Finally, viral richness models and host range models investigate node degree in the bipartite network, that is, how many hosts a given virus can infect (host range) and how many viruses have infected a given host (viral richness). By collapsing the bipartite network into node-level traits, they provide coarse measures that can be used in species-level analyses (for example, see ref. 22). Identifying viral traits, such as vector transmission, that predict broad host range helps in exploring the evolutionary theory of cross-species transmission events and could inform zoonotic risk models22,45. Conversely, understanding ecological drivers of viral diversity can help to prioritize sampling for viral discovery22,61 and, potentially, to understand the distribution of zoonotic risk if some ‘hyper-reservoirs’ host disproportionately many zoonotic viruses32,49. In this special case, some studies investigate zoonotic viral richness and test whether some animals host a greater number of viruses with observed zoonotic potential and whether this effect differs from overall viral richness62. Increasingly, careful analysis often rejects widely held assumptions (for example, bats or urban-adapted animals host most more zoonotic viruses) in favour of the null hypothesis that zoonotic viral richness is often simply a product of higher total viral diversity49,62.

The limits of prediction

Each of these modelling approaches shows tremendous promise — but each is limited, first and foremost, by the availability of data on the global vertebrate virome. At most, 1% of mammal viruses have been described to date9 and even fewer are known from other vertebrates. At such an early stage in viral discovery, even the most basic statistics, such as host-level viral richness estimates, may say more about sampling effort than the underlying biological reality63,64. When a new zoonotic virus emerges, researchers are disproportionately likely to sample related host species and viral taxa in the vicinity of the spillover event (bottom-up sampling bias). Surveillance also often targets well-studied cosmopolitan species due to availability, and is therefore more likely to discover more viruses, and more zoonotic viruses, in these species (top-down sampling bias49). Similarly, screening efforts have historically focused on hosts and viruses with known relevance to human or domestic animal health; this impact bias may be especially salient in regions with underfunded veterinary and public health surveillance infrastructure. Although high-throughput sequencing and broad-range serological approaches65 can counteract some of these biases, these approaches are not always cost-effective or practical to implement in resource-limited laboratory settings. As a result, targeted screening remains the primary source of host–virus association data, and biases remain pervasive.

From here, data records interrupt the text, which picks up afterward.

Context: an optimization exercise on an open-source flow, tuned for a short achievable clock period and few clock cycles. The choices shown serve that exercise and are no tape-out recipe. In this exercise RTL edits were held to simulation tests only and were not proved equivalent to the original. Power figures rest on the tool's default switching activity, not on a simulated workload.

==> design/flow/design.v <==
module sprite_sequencer #(
    parameter int MAX_SPRITES  = 16,
    parameter int NUM_FRAMES   = 512,
    parameter int WIDTH        = 1280,
    parameter int HEIGHT       = 720,
    parameter int ANIM_DIV     = 6,
    parameter int MAX_ANIM_LEN = 8,
    localparam int IW = $clog2(MAX_SPRITES),
    localparam int FW = $clog2(NUM_FRAMES),
    localparam int XW = $clog2(WIDTH),
    localparam int YW = $clog2(HEIGHT),
    localparam int LW = $clog2(MAX_ANIM_LEN + 1)
) (
    input  logic          clk_pixel,
    input  logic          sys_rst,
    input  logic          new_frame,
    input  logic          wr_en,
    input  logic [IW-1:0] wr_index,
    input  logic          wr_active,
    input  logic [XW-1:0] wr_x,
    input  logic [YW-1:0] wr_y,
    input  logic [FW-1:0] wr_base_frame,
    input  logic [LW-1:0] wr_anim_len,
    input  logic          sprite_ready,
    output logic          sprite_valid,
    output logic [XW-1:0] sprite_x,
    output logic [YW-1:0] sprite_y,
    output logic [FW-1:0] sprite_frame_number,
    output logic [IW-1:0] sprite_index,
    output logic          busy,
    output logic          list_done,
    output logic          overrun
);
    localparam int DW = (ANIM_DIV > 1) ? $clog2(ANIM_DIV) : 1;
    typedef enum logic [1:0] {IDLE, SCAN, DRAIN} state_t;
    state_t state_reg, state_next;
    logic [IW-1:0] scan_idx_reg;
    logic [DW-1:0] div_reg;
    logic          step_reg;
    logic          overrun_reg;
    logic          list_done_reg;
    logic          done_next;
    logic          valid_reg;
    logic [XW-1:0] x_reg;
    logic [YW-1:0] y_reg;
    logic [FW-1:0] frame_reg;
    logic [IW-1:0] index_reg;
    logic          act_arr   [MAX_SPRITES];
    logic [XW-1:0] x_arr     [MAX_SPRITES];
    logic [YW-1:0] y_arr     [MAX_SPRITES];
    logic [FW-1:0] base_arr  [MAX_SPRITES];
    logic [LW-1:0] phase_arr [MAX_SPRITES];
    logic handshake, out_free, inspect, load, last_idx;
    logic cur_active;
    assign handshake  = valid_reg && sprite_ready;
    assign out_free   = !valid_reg || sprite_ready;
    assign cur_active = act_arr[scan_idx_reg];
    assign inspect    = (state_reg == SCAN) && (out_free || !cur_active);
    assign load       = inspect && cur_active;
    assign last_idx   = (scan_idx_reg == IW'(MAX_SPRITES - 1));
    genvar gi;
    generate
        for (gi = 0; gi < MAX_SPRITES; gi++) begin : g_entry
            logic          active_reg;
            logic [XW-1:0] x_e_reg;
            logic [YW-1:0] y_e_reg;
            logic [FW-1:0] base_reg;
            logic [LW-1:0] len_reg;
            logic [LW-1:0] phase_reg;
            logic          wr_hit;
            logic          adv_hit;
            logic [LW-1:0] len_eff;
            logic [LW-1:0] phase_inc;
            assign wr_hit    = wr_en && (wr_index == IW'(gi));
            assign adv_hit   = handshake && step_reg && (index_reg == IW'(gi));
            assign len_eff   = (len_reg == '0) ? LW'(1) : len_reg;
            assign phase_inc = phase_reg + LW'(1);
            always_ff @(posedge clk_pixel or posedge sys_rst) begin
                if (sys_rst) begin
                    active_reg <= 1'b0;
                    x_e_reg    <= '0;
                    y_e_reg    <= '0;
                    base_reg   <= '0;
                    len_reg    <= '0;
                    phase_reg  <= '0;
                end else if (wr_hit) begin
                    active_reg <= wr_active;
                    x_e_reg    <= wr_x;
                    y_e_reg    <= wr_y;
                    base_reg   <= wr_base_frame;
                    len_reg    <= wr_anim_len;
                    phase_reg  <= '0;
                end else if (adv_hit) begin
                    phase_reg  <= (phase_inc >= len_eff) ? '0 : phase_inc;
                end
            end
            assign act_arr[gi]   = active_reg;
            assign x_arr[gi]     = x_e_reg;
            assign y_arr[gi]     = y_e_reg;
            assign base_arr[gi]  = base_reg;
            assign phase_arr[gi] = phase_reg;
        end
    endgenerate
    always_ff @(posedge clk_pixel or posedge sys_rst) begin
        if (sys_rst) begin
            state_reg <= IDLE;
        end else begin
            state_reg <= state_next;
        end
    end
    always_comb begin
        state_next = state_reg;
        case (state_reg)
            IDLE: begin
                if (new_frame) begin
                    state_next = SCAN;
                end
            end
            SCAN: begin
                if (inspect && last_idx) begin
                    if (load || !out_free) begin
                        state_next = DRAIN;
                    end else begin
                        state_next = IDLE;
                    end
                end
            end
            DRAIN: begin
                if (out_free) begin
                    state_next = IDLE;
                end
            end
            default: state_next = IDLE;
        endcase
    end
    always_comb begin
        busy      = (state_reg != IDLE);
        done_next = (state_reg != IDLE) && (state_next == IDLE);
    end
    always_ff @(posedge clk_pixel or posedge sys_rst) begin
        if (sys_rst) begin
            scan_idx_reg  <= '0;
            div_reg       <= '0;
            step_reg      <= 1'b0;
            overrun_reg   <= 1'b0;
            list_done_reg <= 1'b0;
        end else begin
            list_done_reg <= done_next;
            if (state_reg == IDLE) begin
                if (new_frame) begin
                    scan_idx_reg <= '0;
                    if (div_reg == DW'(ANIM_DIV - 1)) begin
                        div_reg  <= '0;
                        step_reg <= 1'b1;
                    end else begin
                        div_reg  <= div_reg + DW'(1);
                        step_reg <= 1'b0;
                    end
                end
            end else begin
                if (new_frame) begin
                    overrun_reg <= 1'b1;
                end
                if (inspect && !last_idx) begin
                    scan_idx_reg <= scan_idx_reg + IW'(1);
                end
            end
        end
    end
    always_ff @(posedge clk_pixel or posedge sys_rst) begin
        if (sys_rst) begin
            valid_reg <= 1'b0;
            x_reg     <= '0;
            y_reg     <= '0;
            frame_reg <= '0;
            index_reg <= '0;
        end else if (load) begin
            valid_reg <= 1'b1;
            x_reg     <= x_arr[scan_idx_reg];
            y_reg     <= y_arr[scan_idx_reg];
            frame_reg <= base_arr[scan_idx_reg] + FW'(phase_arr[scan_idx_reg]);
            index_reg <= scan_idx_reg;
        end else if (handshake) begin
            valid_reg <= 1'b0;
        end
    end
    assign sprite_valid        = valid_reg;
    assign sprite_x            = x_reg;
    assign sprite_y            = y_reg;
    assign sprite_frame_number = frame_reg;
    assign sprite_index        = index_reg;
    assign list_done           = list_done_reg;
    assign overrun             = overrun_reg;
endmodule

Together, the limitations and priorities of these sampling processes heavily shape the observed structure of the host–virus network and are difficult to correct for in modelling efforts30. At present, this is a notable barrier to the advancement of quantitative viral ecology. Most published disease modelling studies use one of only a few small datasets with substantial overlap and similar biases, test the same hypotheses and, unsurprisingly, have generated largely congruent findings (for example, ‘phylogenetic distance structures viral sharing’), most of which are underinformed by microbiology and use phylogeographic or ecological proxies. While independent verification of results is a critical part of the scientific method, especially if data easily facilitate re-analysis or meta-analysis, re-analysing these few datasets so intensely risks pseudo-replication and could entrench spurious findings that are readily explained by sampling bias. For example, a recent study showed that urban-adapted mammals have a higher recorded diversity of zoonotic viruses, but only because they also have a higher total diversity of recorded pathogens, which is probably a clear-cut example of top-down sampling bias62. Cases such as these have engendered scepticism of modelling approaches as a useful tool for applied risk assessment, particularly given the high diversity of wildlife viruses, significant gaps in both host and virus sampling, the spurious patterns generated by sampling bias and even the pace of viral diversification19,63,66. At present, scientists are unlikely to be able to ‘predict and prevent’ outbreaks using these tools. However, models will become more reliable if viral discovery continues at its current pace and, particularly, if data synthesis is a priority for quantitative research. As these datasets grow, they will open doors for more advanced methodologies that have greater impact.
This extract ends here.